JB Hi-Fi boss to retire
He will be replaced by the retailer’s CFO Richard Murray.
Smart said he was looking forward to spending more time with his family after nearly 30 years in the retail industry.
He said the company, which has been one of the retail sector’s strongest performers in recent years, was well positioned for future growth.
“After 14 years with JB Hi-Fi it was a hard decision to make,” he said.
“But the decision is made easier because the company is in a strong position.
“With great growth opportunities ahead, combined with the best retail management team in the market, I know the company will continue to see long term success.”
Murray, who has been the company’s chief financial officer for ten years, said he would look to continue the company’s expansion.
“We have many opportunities to grow the business as we continue the store roll out, expand JB Hi-Fi Home, further develop our online and digital platform and build our commercial and education division,” he said.

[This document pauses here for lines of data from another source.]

Source: an optimization exercise on an open RTL-to-GDS flow (aim: small area). Production flows keep margins and buffers that such runs may drop. In this exercise RTL edits were held to simulation tests only and were not proved equivalent to the original. Power figures rest on the tool's default switching activity, not on a simulated workload.

Setup of 03-26:
==> flow/design.v <==
module cf2_blframer (
    input  wire        clk,
    input  wire        rst,           
    input  wire        boot_stay,
    input  wire [31:0] app_word,
    input  wire        rx_valid,
    input  wire [7:0]  rx_data,
    output wire        rx_ready,
    output reg         tx_valid,
    output reg  [7:0]  tx_data,
    input  wire        tx_ready,
    output wire        stg_we,
    output wire        stg_re,
    output wire [13:0] stg_addr,
    output wire [7:0]  stg_wdata,
    input  wire [7:0]  stg_rdata,
    output wire        fc_we,
    output reg  [1:0]  fc_reg,
    output wire [31:0] fc_addr,
    output reg  [31:0] fc_wdata,
    input  wire        fc_busy,
    output wire        diag_valid,
    output wire [1:0]  diag_code,
    output wire        idle,
    output wire        app_mode,
    output wire        fault
);
    localparam [7:0]  SYNC1 = 8'hBC;
    localparam [7:0]  SYNC2 = 8'hCF;
    localparam [31:0] FC_KEY1     = 32'h4567_0123;
    localparam [31:0] FC_KEY2     = 32'hCDEF_89AB;
    localparam [31:0] PROGRAM_CFG = 32'h0000_0201;
    localparam [4:0] S_BOOT = 5'd0, S_APP = 5'd1, S_FAULT = 5'd2,
                     S_SYNC1 = 5'd8, S_SYNC2 = 5'd9, S_TYPE = 5'd10, S_LEN = 5'd11,
                     S_PAY = 5'd12, S_CKLO = 5'd13, S_CKHI = 5'd14, S_CKBAD = 5'd15,
                     S_DWAIT = 5'd3, S_LOAD = 5'd4, S_SEND = 5'd5,
                     W_PAGE = 5'd16, W_EK2 = 5'd17, W_ECFG = 5'd18, W_PK1 = 5'd19,
                     W_PK2 = 5'd20, W_PCFG = 5'd21, W_WORD = 5'd22;
    reg [4:0] st;
    wire framing = (st[4:3] == 2'b01);
    wire flash   = st[4];
    reg [7:0] q [0:63];
    reg [5:0] wpos;       
    reg [5:0] hp1;        
    reg [6:0] cnt;        
    reg [7:0] d1, d2, d3;
    reg       v1, v2, v3;
    wire push = rx_valid && !cnt[6];
    assign rx_ready = !cnt[6];
    wire       wtap = (wpos[1:0] == 2'd0);
    wire       s3 = v3;
    wire       s2 = !v3 && v2;
    wire       s1 = !v3 && !v2 && v1;
    wire       s0 = !v3 && !v2 && !v1;
    wire       qwr = wtap && (v3 || v2 || v1 || push);
    wire [7:0] qwd = s3 ? d3 : s2 ? d2 : s1 ? d1 : rx_data;
    wire       ring_has = (wpos != hp1) || cnt[6];
    wire       at_rtap  = (hp1[4:0] == 5'd0);
    wire [7:0] c        = hp1[5] ? q[31] : q[63];
    wire       want     = framing;
    wire       pop      = want && ring_has && at_rtap;
    integer k;
    always @(posedge clk) begin
        for (k = 0; k < 64; k = k + 1)
            if (k % 4 == 0 && qwr && wpos[5:2] == k[5:2])
                q[k] <= qwd;
            else
                q[k] <= q[(k + 63) % 64];
        d1 <= rx_data;
        d2 <= d1;
        d3 <= d2;
    end
    always @(posedge clk) begin
        if (rst) begin
            wpos <= 6'd1;
            hp1  <= 6'd1;
            cnt  <= 7'd0;
            v1   <= 1'b0;
            v2   <= 1'b0;
            v3   <= 1'b0;
        end else begin
            if (!qwr) wpos <= wpos + 6'd1;
            if (!pop) hp1  <= hp1 + 6'd1;
            cnt <= cnt + {6'd0, push} - {6'd0, pop};
            v1 <= push && !(qwr && s0);
            v2 <= v1 && !(qwr && s1);
            v3 <= v2 && !(qwr && s2);
        end
    end
    reg [7:0] p [0:31];
    reg [4:0] pj;
    reg       pw;
    reg [7:0] pwd;
    always @(posedge clk) begin
        p[0] <= pw ? pwd : p[31];
        for (k = 1; k < 32; k = k + 1)
            p[k] <= p[k - 1];
    end
    reg [7:0]  pkt_type;
    reg [5:0]  len;
    reg [7:0]  ck_a, ck_b;
    reg [13:0] addr;
    reg        rgi;        
    reg        bzok;       
    wire [5:0] idx = addr[5:0];
    wire [3:0] wf_i = addr[11:8];
    wire        admit = (len >= 6'd3) && (p[30] == 8'hFF);
    wire [7:0]  opcode = p[29];
    wire [5:0]  lb_cnt = len - 6'd7;
    wire        lb_ok = (len >= 6'd7) && ({p[27], p[28]} <= 16'd9) &&
                        ({1'b0, p[25], p[26]} + {11'd0, lb_cnt} <= 17'd1024);
    wire        dispatch = (st == S_DWAIT) && (pj == 5'd0);
    wire        fslot  = (pj == 5'd12);
    wire [15:0] wf_n   = {p[3], p[4]};
    wire [16:0] pg     = {1'b0, p[5], p[6]} + {13'd0, wf_i};
    wire        wf_end = (wf_n == {12'd0, wf_i});
    wire        wf_flt = (wf_i == 4'd10);
    wire        sect   = (pg[16:10] == 7'd0) && (pg[3:0] == 4'd0) &&
                         (pg[9:7] == 3'd0 ? (pg[6:4] <= 3'd4) : (pg[6:4] == 3'd0));
    wire [3:0]  sidx   = (pg[9:7] == 3'd0) ? {1'b0, pg[6:4]} : ({1'b0, pg[9:7]} + 4'd4);
    wire        go     = fslot && bzok && !fc_busy;
    assign fc_we = go && flash && ((st != W_PAGE) || (!wf_end && !wf_flt));
    assign fc_addr = {5'b00001, pg, addr[7:0], 2'b00};
    always @(*) begin
        case (st)
            W_ECFG:  begin fc_reg = 2'd1; fc_wdata = 32'h0001_0202 | {25'd0, sidx, 3'd0}; end
            W_PCFG:  begin fc_reg = 2'd1; fc_wdata = PROGRAM_CFG; end
            W_WORD:  begin fc_reg = 2'd2; fc_wdata = {stg_rdata, p[0], p[1], p[2]}; end
            W_EK2, W_PK2: begin fc_reg = 2'd0; fc_wdata = FC_KEY2; end
            default: begin fc_reg = 2'd0; fc_wdata = FC_KEY1; end
        endcase
    end
    assign stg_we    = (st == S_LOAD) && (pj >= 5'd7);
    assign stg_wdata = p[31];
    assign stg_re    = flash && (pj[4:2] == 3'd2);
    assign stg_addr  = flash ? {addr[11:0], pj[1:0]} : addr;
    wire d_ck = pop && ((st == S_CKHI && c != ck_b) || st == S_CKBAD);
    wire d_lb = dispatch && admit && opcode == 8'h14 && !lb_ok;
    wire d_st = (st == W_PAGE) && fslot && !wf_end && wf_flt;
    assign diag_valid = d_ck || d_lb || d_st;
    assign diag_code  = {d_lb || d_st, d_ck || d_st};
    assign idle     = framing && (cnt == 7'd0);
    assign app_mode = (st == S_APP);
    assign fault    = (st == S_FAULT);
    wire [5:0] rlen = rgi ? 6'd24 : 6'd5;
    wire       t_hdr = (idx[5:2] == 4'b1111);
    wire       t_pay = !t_hdr && (idx < rlen);
    wire       t_a   = (idx == rlen);
    reg  [7:0] t_pb;
    always @(*) begin
        t_pb = p[31];
        if (rgi) begin
            case (idx[4:0])
                5'd3:  t_pb = 8'h00;
                5'd4:  t_pb = 8'h04;
                5'd5:  t_pb = 8'h0A;
                5'd6:  t_pb = 8'h00;
                5'd7:  t_pb = 8'h00;
                5'd8:  t_pb = 8'h04;
                5'd9:  t_pb = 8'h10;
                5'd10: t_pb = 8'h00;
                5'd23: t_pb = 8'h10;
                default: ;
            endcase
        end else begin
            if (idx[4:0] == 5'd3) t_pb = 8'h01;
            if (idx[4:0] == 5'd4) t_pb = 8'h00;
        end
    end
    reg [7:0] t_byte;
    always @(*) begin
        if (t_hdr)
            case (idx[1:0])
                2'd0: t_byte = SYNC1;
                2'd1: t_byte = SYNC2;
                2'd2: t_byte = pkt_type;
                default: t_byte = {2'b00, rlen};
            endcase
        else if (t_pay) t_byte = t_pb;
        else if (t_a)   t_byte = ck_a;
        else            t_byte = ck_b;
    end
    wire t_ready = t_hdr || !t_pay || (pj == idx[4:0]);
    wire t_load  = (st == S_SEND) && !tx_valid && t_ready;
    wire t_done  = (st == S_SEND) && tx_valid && tx_ready && (idx == rlen + 6'd1);
    wire       ck_clr = (st == S_TYPE) || ((st == S_SEND) && (idx == 6'd62));
    wire       ck_acc = (pop && (st == S_TYPE || st == S_LEN || st == S_PAY)) ||
                        (t_load && (idx[5:1] == 5'b11111 || t_pay));
    wire [7:0] ck_x   = (st == S_SEND) ? t_byte : c;
    wire [7:0] ck_an  = (ck_clr ? 8'd0 : ck_a) + ck_x;
    wire [7:0] ck_bn  = (ck_clr ? 8'd0 : ck_b) + ck_an;
    wire zone = (st == S_PAY) || (st == S_CKLO) || (st == S_CKHI) ||
                (st == S_CKBAD) || (st == S_DWAIT);
    always @(*) begin
        pw  = 1'b0;
        pwd = 8'd0;
        if (zone && {1'b0, pj} >= len) pw = 1'b1;
        if (st == S_PAY && pop) begin
            pw  = 1'b1;
            pwd = c;
        end
        if (flash && (pj == 5'd9 || pj == 5'd10 || pj == 5'd11)) begin
            pw  = 1'b1;
            pwd = stg_rdata;
        end
    end
    always @(posedge clk) begin
        if (ck_acc) begin
            ck_a <= ck_an;
            ck_b <= ck_bn;
        end
        if (pop && st == S_TYPE) pkt_type <= c;
        if (pop && st == S_LEN)  len <= c[5:0];
        pj <= (pop && st == S_LEN) ? 5'd0 : pj + 5'd1;
        if (t_load) tx_data <= t_byte;
    end
    always @(posedge clk) begin
        if (rst) begin
            st       <= S_BOOT;
            tx_valid <= 1'b0;
            bzok     <= 1'b0;
            rgi      <= 1'b0;
            addr     <= 14'd0;
        end else begin
            if (fc_we && (st == W_WORD || st == W_ECFG))
                bzok <= 1'b0;
            else if (!fc_busy)
                bzok <= 1'b1;
            case (st)
            S_BOOT: st <= (!boot_stay && app_word != 32'hFFFF_FFFF) ? S_APP : S_SYNC1;
            S_SYNC1: if (pop && c == SYNC1) st <= S_SYNC2;
            S_SYNC2: if (pop) st <= (c == SYNC2) ? S_TYPE : S_SYNC1;
            S_TYPE:  if (pop) st <= S_LEN;
            S_LEN:   if (pop) st <= (c > 8'd32) ? S_SYNC1 : (c == 8'd0) ? S_CKLO : S_PAY;
            S_PAY:   if (pop && {1'b0, pj} == len - 6'd1) st <= S_CKLO;
            S_CKLO:  if (pop) st <= (c == ck_a) ? S_CKHI : S_CKBAD;
            S_CKHI:  if (pop) st <= (c == ck_b) ? S_DWAIT : S_SYNC1;
            S_CKBAD: if (pop) st <= S_SYNC1;
            S_DWAIT: if (pj == 5'd0) begin
                st <= S_SYNC1;
                if (admit) begin
                    case (opcode)
                    8'h10: begin st <= S_SEND; rgi <= 1'b1; addr <= 14'd60; end
                    8'h19: begin st <= S_SEND; rgi <= 1'b0; addr <= 14'd60; end
                    8'h14: if (lb_ok && lb_cnt != 6'd0) begin
                        st   <= S_LOAD;
                        addr <= {p[28][3:0], p[25][1:0], p[26]};
                    end
                    8'h18: begin st <= W_PAGE; addr <= 14'd0; end
                    default: ;
                    endcase
                end
            end
            S_LOAD: if (pj >= 5'd7) begin
                addr <= addr + 14'd1;
                if ({1'b0, pj} == len - 6'd1) st <= S_SYNC1;
            end
            W_PAGE: if (fslot) begin
                if (wf_end) begin
                    st <= S_SEND; rgi <= 1'b0; addr <= 14'd60;
                end else if (wf_flt)
                    st <= S_FAULT;
                else if (go)
                    st <= sect ? W_EK2 : W_PK2;
            end
            W_EK2:  if (go) st <= W_ECFG;
            W_ECFG: if (go) st <= W_PK1;
            W_PK1:  if (go) st <= W_PK2;
            W_PK2:  if (go) st <= W_PCFG;
            W_PCFG: if (go) st <= W_WORD;
            W_WORD: if (go) begin
                addr <= addr + 14'd1;
                if (addr[7:0] == 8'd255) st <= W_PAGE;
            end
            S_SEND: begin
                if (t_load)
                    tx_valid <= 1'b1;
                else if (tx_valid && tx_ready) begin
                    tx_valid <= 1'b0;
                    addr <= addr + 14'd1;
                    if (t_done) st <= S_SYNC1;
                end
            end
            default: ;  
            endcase
        end
    end
endmodule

Meanwhile, JB Hi-Fi has reaffirmed its full year guidance for a net profit of between $126 million and $129 million in 2013/14, a rise of up to 11 per cent on the previous year.
It expects total sales growth of between six and eight per cent.
The retailer recorded comparable sales growth of three per cent in three months to the end of March, while total sales, which includes the impact of new stores, grew by 5.7 per cent.
It has opened eight new stores so far this financial year, while 19 stores have been converted to include the new homewares division.
The move into homewares appears to be paying off for the company, with sales growth of 12.2 per cent at the converted JB Hi-Fi HOME stores during the March quarter.
JB Hi-Fi shares were up four cents at $20.84 at 1202 AEST.